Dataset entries
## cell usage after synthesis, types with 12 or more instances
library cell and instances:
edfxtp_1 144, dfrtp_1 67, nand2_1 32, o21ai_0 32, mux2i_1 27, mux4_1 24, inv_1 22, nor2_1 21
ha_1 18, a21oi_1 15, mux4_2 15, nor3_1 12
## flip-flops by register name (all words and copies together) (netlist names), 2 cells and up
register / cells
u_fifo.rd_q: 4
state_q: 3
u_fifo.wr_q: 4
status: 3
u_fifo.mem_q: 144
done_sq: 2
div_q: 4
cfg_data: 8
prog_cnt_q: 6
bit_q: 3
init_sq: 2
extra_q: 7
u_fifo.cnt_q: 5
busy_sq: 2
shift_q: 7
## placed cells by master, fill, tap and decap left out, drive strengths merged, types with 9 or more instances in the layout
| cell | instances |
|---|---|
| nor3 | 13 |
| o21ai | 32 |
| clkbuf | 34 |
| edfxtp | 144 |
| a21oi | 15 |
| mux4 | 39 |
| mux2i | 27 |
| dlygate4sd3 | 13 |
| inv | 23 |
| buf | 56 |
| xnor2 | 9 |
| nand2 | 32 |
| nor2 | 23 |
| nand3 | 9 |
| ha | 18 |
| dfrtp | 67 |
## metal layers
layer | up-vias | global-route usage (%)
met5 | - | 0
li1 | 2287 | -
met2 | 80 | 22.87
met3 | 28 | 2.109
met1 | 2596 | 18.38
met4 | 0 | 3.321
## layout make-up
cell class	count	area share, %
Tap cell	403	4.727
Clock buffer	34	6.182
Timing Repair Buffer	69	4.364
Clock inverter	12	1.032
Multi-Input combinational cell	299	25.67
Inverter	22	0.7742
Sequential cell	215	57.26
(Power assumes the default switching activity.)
[config.mk]
export PLATFORM = sky130hd
export DESIGN_NAME = vis_top
export DESIGN_NICKNAME = d
export VERILOG_FILES = /design/src/hw/vis_pkg.sv /design/src/hw/vis_if.sv /design/src/hw/vis_top.sv /design/src/hw/vis_rank.sv
export VERILOG_INCLUDE_DIRS = /design/src /design/src/hw
export SDC_FILE = /design/constraint.sdc
export NUM_CORES = 1
export LEC_CHECK = 0
export BUFFER_PORTS_ARGS = -buffer_cell sky130_fd_sc_hd__buf_2
export CORE_ASPECT_RATIO = 0.7
export CORE_MARGIN = 2
export CORE_UTILIZATION = 47
export CTS_CLUSTER_DIAMETER = 50
export DETAILED_ROUTE_END_ITERATION = 8
export PLACE_DENSITY = 0.95
export SYNTH_ARGS = -nofsm -noshare
export SYNTH_HDL_FRONTEND = slang
export SYNTH_SLANG_ARGS = --single-unit
[constraint.sdc]
create_clock -name clk -period 4.3 [get_ports clk]
set_input_delay 0.215 -clock clk [delete_from_list [all_inputs] [get_ports clk]]
set_output_delay 0.215 -clock clk [all_outputs]
set_load 0.01 [all_outputs]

TASK TO COMPLETE
Repeat the entries above exactly, beginning at their first line and ending with the line that contains "clkbuf | 34 |", with nothing added.

RESPONSE FOR THIS EXERCISE
## cell usage after synthesis, types with 12 or more instances
library cell and instances:
edfxtp_1 144, dfrtp_1 67, nand2_1 32, o21ai_0 32, mux2i_1 27, mux4_1 24, inv_1 22, nor2_1 21
ha_1 18, a21oi_1 15, mux4_2 15, nor3_1 12
## flip-flops by register name (all words and copies together) (netlist names), 2 cells and up
register / cells
u_fifo.rd_q: 4
state_q: 3
u_fifo.wr_q: 4
status: 3
u_fifo.mem_q: 144
done_sq: 2
div_q: 4
cfg_data: 8
prog_cnt_q: 6
bit_q: 3
init_sq: 2
extra_q: 7
u_fifo.cnt_q: 5
busy_sq: 2
shift_q: 7
## placed cells by master, fill, tap and decap left out, drive strengths merged, types with 9 or more instances in the layout
| cell | instances |
|---|---|
| nor3 | 13 |
| o21ai | 32 |
| clkbuf | 34 |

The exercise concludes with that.